[The data]:
________________________

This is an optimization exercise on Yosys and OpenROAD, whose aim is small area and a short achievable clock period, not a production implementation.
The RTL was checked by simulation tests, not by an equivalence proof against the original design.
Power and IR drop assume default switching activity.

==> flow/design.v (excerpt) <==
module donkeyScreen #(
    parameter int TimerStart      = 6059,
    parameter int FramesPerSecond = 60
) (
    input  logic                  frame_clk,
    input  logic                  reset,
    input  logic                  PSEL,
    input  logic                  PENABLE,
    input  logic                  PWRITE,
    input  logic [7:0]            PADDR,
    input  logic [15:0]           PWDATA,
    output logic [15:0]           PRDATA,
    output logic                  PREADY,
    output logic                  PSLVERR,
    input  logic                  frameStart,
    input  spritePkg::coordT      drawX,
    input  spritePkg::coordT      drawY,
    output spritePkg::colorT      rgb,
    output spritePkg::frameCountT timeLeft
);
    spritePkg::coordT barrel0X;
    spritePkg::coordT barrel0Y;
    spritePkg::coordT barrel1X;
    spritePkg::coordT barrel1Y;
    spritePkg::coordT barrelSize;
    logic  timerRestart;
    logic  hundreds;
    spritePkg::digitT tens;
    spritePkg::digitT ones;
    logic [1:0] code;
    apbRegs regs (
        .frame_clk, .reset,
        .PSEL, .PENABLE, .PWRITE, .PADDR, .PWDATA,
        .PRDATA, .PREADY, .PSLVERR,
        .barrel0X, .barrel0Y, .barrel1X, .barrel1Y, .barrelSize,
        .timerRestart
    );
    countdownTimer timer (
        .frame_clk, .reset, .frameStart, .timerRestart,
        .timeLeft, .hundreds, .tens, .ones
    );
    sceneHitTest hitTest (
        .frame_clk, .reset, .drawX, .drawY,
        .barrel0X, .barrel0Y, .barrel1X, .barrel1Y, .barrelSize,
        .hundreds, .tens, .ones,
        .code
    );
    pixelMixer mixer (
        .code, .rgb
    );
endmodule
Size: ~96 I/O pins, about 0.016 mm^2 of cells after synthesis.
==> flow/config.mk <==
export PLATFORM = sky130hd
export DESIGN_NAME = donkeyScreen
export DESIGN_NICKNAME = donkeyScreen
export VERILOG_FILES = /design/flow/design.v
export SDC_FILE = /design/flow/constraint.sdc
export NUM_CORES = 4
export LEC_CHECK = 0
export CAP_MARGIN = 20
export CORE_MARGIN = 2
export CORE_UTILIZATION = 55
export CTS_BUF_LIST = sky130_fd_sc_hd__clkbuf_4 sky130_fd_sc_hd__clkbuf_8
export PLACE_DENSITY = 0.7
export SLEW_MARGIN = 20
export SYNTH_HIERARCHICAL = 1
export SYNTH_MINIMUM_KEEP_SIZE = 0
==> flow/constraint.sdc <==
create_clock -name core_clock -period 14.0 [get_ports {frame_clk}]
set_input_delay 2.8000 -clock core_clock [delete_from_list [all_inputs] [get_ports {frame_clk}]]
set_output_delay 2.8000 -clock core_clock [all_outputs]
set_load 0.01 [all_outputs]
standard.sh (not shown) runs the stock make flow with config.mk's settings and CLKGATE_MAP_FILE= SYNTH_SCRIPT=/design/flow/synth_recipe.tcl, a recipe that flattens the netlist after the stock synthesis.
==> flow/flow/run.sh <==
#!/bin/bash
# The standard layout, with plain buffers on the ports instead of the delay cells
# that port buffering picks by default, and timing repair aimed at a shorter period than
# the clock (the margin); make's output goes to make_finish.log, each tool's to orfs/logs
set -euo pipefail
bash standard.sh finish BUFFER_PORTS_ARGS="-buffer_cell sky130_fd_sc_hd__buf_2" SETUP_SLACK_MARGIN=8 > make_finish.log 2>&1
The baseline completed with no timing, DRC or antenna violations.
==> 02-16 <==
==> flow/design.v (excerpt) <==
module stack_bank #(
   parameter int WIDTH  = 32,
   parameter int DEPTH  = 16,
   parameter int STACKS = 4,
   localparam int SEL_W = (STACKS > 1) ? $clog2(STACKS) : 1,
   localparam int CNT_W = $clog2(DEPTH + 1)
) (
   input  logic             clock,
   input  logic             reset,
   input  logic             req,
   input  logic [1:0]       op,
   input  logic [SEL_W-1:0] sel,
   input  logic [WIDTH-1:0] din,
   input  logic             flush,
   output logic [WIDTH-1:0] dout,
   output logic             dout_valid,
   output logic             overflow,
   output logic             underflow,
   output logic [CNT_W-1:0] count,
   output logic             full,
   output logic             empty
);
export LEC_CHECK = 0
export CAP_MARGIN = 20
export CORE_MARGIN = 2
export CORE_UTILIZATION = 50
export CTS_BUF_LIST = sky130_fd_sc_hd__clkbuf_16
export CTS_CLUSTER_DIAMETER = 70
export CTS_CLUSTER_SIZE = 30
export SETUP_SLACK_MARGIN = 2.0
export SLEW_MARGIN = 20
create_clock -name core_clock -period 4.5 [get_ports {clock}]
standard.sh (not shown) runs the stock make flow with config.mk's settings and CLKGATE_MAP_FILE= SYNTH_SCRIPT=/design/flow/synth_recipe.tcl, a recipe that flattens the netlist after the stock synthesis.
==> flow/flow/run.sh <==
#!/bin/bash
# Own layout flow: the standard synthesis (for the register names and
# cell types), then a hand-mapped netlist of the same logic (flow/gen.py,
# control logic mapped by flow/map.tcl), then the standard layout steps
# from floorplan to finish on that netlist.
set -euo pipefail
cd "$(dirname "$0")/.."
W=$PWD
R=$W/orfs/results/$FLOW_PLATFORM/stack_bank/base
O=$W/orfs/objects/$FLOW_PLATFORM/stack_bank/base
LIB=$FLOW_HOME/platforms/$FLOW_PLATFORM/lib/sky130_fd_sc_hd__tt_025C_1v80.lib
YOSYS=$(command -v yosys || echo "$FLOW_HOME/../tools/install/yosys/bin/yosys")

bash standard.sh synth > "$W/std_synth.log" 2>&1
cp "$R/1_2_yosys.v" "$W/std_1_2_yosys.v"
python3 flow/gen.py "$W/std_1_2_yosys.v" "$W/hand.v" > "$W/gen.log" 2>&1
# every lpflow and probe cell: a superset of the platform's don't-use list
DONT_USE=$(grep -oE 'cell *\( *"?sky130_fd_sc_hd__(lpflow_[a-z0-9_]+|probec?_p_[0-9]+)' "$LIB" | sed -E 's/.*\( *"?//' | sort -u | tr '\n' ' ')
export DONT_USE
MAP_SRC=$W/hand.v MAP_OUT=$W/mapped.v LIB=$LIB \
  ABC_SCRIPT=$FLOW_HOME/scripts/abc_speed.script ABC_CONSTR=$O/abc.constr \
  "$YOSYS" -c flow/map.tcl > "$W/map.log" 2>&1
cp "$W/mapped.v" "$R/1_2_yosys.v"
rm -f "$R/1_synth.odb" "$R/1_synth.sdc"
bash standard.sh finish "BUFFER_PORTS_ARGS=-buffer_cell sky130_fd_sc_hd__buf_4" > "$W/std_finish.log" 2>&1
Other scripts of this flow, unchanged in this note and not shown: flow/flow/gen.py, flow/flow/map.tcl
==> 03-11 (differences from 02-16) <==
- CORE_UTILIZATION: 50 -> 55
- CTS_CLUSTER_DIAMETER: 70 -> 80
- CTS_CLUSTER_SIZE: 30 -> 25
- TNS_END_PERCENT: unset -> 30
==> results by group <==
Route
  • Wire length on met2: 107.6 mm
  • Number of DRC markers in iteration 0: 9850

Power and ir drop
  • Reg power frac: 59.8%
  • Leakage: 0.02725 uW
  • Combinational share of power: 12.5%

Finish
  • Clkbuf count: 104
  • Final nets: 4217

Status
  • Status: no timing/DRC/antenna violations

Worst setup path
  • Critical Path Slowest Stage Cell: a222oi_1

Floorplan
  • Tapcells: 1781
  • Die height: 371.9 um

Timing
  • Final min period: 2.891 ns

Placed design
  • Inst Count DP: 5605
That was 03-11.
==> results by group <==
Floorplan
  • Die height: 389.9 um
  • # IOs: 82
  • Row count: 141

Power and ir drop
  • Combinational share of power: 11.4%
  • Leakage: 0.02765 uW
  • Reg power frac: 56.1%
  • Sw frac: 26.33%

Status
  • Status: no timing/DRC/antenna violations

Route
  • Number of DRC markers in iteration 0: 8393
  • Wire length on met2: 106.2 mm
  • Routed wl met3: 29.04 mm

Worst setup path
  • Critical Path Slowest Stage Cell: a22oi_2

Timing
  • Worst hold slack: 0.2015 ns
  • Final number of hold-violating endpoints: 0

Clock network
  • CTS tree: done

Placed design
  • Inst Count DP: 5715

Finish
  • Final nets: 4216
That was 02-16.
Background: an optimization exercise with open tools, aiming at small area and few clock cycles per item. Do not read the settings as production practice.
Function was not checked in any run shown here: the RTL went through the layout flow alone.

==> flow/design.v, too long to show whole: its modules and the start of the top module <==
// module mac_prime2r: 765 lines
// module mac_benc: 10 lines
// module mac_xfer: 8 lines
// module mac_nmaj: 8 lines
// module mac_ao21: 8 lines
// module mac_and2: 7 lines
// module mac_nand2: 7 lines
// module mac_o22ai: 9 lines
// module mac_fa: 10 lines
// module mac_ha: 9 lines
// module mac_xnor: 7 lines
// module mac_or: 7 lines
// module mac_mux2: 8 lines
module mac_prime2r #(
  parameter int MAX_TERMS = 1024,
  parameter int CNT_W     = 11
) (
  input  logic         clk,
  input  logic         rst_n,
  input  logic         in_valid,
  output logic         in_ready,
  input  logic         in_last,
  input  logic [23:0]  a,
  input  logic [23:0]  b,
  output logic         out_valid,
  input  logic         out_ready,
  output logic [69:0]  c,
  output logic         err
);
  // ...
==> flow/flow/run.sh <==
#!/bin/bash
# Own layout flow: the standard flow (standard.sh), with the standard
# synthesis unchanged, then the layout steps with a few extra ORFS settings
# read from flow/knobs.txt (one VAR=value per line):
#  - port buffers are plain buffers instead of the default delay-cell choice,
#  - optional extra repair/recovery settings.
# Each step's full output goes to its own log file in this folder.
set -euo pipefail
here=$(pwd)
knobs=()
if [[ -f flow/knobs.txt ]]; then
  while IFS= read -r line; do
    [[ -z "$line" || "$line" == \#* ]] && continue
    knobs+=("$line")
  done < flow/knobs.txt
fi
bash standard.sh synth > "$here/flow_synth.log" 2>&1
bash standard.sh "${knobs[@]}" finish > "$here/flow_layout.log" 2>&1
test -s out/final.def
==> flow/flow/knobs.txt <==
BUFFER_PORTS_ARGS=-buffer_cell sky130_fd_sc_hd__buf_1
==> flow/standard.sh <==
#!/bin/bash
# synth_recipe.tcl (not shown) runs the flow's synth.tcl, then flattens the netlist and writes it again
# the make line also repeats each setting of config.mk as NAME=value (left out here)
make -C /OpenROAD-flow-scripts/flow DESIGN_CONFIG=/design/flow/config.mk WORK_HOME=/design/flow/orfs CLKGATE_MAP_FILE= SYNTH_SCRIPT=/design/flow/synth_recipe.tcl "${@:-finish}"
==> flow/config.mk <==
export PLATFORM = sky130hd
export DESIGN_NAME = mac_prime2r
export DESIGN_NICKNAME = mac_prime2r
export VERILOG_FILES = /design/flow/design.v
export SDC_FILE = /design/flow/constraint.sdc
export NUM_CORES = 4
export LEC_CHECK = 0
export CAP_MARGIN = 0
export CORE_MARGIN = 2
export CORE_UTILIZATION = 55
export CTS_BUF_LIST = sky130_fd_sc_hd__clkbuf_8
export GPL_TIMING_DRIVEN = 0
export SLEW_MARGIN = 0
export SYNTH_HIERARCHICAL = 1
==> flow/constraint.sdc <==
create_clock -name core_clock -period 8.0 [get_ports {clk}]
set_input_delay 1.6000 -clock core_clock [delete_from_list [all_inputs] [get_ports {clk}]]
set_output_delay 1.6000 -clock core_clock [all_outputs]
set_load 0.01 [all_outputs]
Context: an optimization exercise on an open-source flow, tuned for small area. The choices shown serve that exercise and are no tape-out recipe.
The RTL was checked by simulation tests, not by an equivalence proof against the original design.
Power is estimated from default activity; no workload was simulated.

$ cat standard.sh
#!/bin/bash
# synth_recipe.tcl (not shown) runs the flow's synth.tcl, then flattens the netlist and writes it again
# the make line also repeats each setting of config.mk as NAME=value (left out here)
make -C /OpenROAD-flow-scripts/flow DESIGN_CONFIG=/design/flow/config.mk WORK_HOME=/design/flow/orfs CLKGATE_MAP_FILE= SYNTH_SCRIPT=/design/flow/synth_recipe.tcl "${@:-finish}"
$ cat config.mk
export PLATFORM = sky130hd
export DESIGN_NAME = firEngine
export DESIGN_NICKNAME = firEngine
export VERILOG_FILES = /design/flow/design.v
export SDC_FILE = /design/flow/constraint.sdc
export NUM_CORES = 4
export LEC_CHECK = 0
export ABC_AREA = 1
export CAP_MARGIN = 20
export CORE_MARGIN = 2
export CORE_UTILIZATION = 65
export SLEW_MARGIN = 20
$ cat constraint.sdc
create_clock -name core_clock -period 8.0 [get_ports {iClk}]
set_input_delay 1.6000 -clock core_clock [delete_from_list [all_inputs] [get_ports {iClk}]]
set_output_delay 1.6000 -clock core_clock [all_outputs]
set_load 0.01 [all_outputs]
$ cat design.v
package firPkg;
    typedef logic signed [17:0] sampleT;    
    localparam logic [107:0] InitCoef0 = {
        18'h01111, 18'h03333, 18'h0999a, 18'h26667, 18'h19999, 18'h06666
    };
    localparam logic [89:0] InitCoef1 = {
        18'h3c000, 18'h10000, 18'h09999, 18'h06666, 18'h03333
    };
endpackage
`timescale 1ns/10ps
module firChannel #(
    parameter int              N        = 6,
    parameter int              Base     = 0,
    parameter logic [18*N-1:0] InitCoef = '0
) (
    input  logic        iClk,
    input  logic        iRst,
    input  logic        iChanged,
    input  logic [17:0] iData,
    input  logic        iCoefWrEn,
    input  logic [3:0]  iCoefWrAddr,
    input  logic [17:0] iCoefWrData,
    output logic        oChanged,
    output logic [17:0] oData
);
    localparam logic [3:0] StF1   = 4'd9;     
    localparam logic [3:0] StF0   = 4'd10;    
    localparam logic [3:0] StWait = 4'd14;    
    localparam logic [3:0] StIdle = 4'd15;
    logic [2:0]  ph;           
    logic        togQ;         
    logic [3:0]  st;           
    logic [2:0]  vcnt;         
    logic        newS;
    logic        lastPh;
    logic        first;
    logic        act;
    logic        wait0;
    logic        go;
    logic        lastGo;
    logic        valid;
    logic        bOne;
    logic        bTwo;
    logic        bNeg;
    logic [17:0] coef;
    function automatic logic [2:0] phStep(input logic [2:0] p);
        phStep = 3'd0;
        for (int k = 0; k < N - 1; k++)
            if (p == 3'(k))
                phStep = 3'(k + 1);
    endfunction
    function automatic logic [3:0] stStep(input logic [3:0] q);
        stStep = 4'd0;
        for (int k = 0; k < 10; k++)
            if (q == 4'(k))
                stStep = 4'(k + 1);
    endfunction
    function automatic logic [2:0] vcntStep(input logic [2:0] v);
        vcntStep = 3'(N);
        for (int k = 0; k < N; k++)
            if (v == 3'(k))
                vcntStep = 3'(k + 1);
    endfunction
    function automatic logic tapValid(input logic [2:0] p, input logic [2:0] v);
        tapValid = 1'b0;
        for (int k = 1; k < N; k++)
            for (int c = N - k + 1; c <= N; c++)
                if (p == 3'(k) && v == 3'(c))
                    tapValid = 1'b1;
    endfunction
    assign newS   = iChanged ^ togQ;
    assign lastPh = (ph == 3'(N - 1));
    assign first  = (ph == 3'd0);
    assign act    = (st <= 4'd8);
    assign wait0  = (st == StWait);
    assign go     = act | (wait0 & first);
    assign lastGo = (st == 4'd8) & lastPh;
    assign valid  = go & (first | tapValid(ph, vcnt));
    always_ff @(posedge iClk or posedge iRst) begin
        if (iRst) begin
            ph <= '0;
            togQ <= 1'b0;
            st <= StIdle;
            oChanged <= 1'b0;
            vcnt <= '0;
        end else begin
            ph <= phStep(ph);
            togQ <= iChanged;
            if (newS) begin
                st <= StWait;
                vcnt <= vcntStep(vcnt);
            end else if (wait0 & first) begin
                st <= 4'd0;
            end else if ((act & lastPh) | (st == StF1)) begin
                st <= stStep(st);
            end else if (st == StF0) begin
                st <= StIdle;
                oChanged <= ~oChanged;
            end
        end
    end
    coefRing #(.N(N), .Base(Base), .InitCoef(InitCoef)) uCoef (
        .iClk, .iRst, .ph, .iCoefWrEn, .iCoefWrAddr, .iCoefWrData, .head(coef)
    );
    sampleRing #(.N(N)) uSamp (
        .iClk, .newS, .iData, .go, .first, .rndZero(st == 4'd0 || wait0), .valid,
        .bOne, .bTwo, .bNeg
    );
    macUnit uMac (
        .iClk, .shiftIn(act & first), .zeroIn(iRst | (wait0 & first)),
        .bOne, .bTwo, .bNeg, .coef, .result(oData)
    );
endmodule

________________________

Check every line above for the string "markers", and copy the ones that have it.

[Answer box]:
  • Number of DRC markers in iteration 0: 9850
  • Number of DRC markers in iteration 0: 8393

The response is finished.